Assignment: In the material below, which lines hold the word "exercise"? Pick each one out.

Dataset excerpts:
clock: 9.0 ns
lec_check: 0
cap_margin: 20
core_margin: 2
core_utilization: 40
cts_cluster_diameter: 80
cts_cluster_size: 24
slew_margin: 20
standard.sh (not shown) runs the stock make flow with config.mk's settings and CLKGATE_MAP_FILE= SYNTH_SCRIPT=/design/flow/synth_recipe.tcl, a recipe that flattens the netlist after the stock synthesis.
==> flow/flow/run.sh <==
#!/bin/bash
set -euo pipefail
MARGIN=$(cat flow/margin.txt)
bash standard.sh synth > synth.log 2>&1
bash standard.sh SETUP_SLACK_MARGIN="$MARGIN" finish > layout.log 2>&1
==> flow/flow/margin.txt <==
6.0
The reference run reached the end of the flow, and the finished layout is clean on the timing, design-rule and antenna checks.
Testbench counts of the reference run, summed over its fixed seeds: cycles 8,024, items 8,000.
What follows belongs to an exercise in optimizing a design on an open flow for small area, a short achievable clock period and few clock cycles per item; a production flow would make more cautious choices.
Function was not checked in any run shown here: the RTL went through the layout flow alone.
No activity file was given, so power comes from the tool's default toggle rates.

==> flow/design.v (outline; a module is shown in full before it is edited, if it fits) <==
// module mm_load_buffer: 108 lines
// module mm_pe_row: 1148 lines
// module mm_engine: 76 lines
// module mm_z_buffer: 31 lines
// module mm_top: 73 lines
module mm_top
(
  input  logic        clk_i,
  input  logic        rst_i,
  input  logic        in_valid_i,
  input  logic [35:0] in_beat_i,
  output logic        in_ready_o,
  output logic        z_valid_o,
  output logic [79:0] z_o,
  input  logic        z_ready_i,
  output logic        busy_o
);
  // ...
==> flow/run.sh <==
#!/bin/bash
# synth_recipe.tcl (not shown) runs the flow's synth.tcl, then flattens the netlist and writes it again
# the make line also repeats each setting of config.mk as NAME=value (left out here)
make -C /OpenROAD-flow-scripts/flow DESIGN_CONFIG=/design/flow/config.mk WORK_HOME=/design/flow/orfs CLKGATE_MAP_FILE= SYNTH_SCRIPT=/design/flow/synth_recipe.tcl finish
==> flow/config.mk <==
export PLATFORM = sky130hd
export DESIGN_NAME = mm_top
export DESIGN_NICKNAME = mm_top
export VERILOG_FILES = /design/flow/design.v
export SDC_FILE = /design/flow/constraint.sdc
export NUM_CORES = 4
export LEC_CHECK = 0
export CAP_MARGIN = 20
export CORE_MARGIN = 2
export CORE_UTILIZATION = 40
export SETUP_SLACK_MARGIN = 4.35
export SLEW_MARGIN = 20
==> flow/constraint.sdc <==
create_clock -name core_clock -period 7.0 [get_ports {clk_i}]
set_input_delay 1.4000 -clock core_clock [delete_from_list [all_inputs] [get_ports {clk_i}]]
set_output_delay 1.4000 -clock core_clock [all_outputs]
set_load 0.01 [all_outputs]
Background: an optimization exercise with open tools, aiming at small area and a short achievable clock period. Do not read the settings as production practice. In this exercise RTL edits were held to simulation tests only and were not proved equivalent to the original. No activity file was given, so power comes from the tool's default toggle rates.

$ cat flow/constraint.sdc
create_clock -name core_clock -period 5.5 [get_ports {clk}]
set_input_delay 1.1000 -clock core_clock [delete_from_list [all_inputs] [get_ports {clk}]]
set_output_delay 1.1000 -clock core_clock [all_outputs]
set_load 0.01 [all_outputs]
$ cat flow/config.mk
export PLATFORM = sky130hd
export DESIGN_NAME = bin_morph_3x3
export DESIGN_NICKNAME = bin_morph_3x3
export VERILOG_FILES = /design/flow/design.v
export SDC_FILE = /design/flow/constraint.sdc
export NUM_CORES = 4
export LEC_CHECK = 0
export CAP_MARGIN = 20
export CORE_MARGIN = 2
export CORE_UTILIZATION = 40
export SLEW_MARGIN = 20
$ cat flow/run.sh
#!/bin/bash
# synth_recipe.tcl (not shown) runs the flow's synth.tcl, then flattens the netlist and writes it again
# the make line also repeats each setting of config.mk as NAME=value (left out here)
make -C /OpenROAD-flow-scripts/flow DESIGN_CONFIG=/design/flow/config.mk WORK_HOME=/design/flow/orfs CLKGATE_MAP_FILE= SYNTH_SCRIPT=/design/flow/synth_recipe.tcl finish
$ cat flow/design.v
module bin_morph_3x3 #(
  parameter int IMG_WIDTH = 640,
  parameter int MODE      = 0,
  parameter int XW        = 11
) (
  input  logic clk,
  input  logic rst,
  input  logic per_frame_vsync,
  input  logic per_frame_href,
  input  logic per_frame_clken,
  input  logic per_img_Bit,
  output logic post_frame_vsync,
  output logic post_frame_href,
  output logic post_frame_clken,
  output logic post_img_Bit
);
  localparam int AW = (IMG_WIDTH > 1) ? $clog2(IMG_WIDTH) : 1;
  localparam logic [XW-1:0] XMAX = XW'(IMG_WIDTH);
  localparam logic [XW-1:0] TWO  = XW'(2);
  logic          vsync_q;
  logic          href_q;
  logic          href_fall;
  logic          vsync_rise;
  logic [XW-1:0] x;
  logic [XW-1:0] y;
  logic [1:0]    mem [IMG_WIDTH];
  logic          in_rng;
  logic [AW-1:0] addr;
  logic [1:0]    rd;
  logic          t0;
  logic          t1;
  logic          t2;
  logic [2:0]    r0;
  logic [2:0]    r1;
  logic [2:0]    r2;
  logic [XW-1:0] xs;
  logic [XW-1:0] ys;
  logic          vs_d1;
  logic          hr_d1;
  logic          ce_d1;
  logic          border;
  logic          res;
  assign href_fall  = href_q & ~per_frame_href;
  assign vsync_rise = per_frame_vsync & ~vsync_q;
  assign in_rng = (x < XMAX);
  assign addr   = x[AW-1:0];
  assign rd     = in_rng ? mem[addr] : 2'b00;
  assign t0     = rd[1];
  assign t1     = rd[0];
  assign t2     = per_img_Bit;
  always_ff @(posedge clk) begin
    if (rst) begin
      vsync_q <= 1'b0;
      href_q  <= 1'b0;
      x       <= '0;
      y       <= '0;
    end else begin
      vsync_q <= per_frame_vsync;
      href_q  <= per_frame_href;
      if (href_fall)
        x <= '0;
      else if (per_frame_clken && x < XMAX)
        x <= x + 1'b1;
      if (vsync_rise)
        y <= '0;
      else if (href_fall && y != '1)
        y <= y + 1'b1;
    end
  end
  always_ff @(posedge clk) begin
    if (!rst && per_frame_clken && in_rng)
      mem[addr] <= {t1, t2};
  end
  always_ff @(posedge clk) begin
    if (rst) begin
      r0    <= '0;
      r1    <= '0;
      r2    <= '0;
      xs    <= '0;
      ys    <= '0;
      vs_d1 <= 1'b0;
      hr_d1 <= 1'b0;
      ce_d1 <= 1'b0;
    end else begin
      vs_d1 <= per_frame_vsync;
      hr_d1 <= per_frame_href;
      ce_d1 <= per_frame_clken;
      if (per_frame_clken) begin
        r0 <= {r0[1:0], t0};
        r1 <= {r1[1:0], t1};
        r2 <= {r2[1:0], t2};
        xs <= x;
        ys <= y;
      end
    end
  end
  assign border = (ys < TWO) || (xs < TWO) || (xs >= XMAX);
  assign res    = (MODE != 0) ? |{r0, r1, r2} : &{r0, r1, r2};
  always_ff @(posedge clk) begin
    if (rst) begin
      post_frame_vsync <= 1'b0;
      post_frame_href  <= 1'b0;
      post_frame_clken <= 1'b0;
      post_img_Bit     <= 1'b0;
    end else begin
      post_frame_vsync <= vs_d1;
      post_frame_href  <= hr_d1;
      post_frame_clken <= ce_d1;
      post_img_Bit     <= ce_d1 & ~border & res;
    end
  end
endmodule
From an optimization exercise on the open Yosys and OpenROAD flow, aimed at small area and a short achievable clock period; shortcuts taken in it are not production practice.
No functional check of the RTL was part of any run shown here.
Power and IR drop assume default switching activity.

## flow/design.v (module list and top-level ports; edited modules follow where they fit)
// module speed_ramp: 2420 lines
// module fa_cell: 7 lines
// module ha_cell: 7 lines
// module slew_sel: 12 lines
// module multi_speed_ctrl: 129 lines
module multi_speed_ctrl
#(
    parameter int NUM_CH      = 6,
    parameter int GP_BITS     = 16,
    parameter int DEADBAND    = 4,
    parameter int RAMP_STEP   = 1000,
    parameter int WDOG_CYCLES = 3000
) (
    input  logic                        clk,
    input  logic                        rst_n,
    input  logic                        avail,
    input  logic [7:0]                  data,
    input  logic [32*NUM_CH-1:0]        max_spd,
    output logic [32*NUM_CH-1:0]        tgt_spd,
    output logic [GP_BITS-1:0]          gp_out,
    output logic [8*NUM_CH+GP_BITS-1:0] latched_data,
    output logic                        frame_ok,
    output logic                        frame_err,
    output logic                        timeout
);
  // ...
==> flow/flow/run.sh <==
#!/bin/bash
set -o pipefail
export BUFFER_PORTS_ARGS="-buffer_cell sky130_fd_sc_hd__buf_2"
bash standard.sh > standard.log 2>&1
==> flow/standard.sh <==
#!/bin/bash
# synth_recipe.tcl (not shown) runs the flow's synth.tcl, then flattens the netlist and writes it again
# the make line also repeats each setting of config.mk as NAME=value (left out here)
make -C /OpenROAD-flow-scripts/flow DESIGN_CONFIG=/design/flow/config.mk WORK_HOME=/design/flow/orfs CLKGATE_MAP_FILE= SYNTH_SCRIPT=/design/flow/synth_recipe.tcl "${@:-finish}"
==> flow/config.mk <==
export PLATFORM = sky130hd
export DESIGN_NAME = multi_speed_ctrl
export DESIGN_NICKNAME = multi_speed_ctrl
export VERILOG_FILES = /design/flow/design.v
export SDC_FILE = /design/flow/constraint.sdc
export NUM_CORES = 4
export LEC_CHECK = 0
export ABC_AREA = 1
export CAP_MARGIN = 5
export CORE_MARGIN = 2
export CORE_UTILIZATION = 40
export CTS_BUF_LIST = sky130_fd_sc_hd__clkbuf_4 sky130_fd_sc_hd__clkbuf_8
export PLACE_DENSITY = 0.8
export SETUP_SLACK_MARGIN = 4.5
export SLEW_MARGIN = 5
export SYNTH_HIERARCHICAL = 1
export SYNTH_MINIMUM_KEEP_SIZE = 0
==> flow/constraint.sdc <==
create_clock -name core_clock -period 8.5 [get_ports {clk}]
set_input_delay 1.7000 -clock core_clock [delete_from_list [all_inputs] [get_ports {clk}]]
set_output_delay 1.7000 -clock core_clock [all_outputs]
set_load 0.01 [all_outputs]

Reply:
What follows belongs to an exercise in optimizing a design on an open flow for small area, a short achievable clock period and few clock cycles per item; a production flow would make more cautious choices.
Background: an optimization exercise with open tools, aiming at small area and a short achievable clock period. Do not read the settings as production practice. In this exercise RTL edits were held to simulation tests only and were not proved equivalent to the original. No activity file was given, so power comes from the tool's default toggle rates.
From an optimization exercise on the open Yosys and OpenROAD flow, aimed at small area and a short achievable clock period; shortcuts taken in it are not production practice.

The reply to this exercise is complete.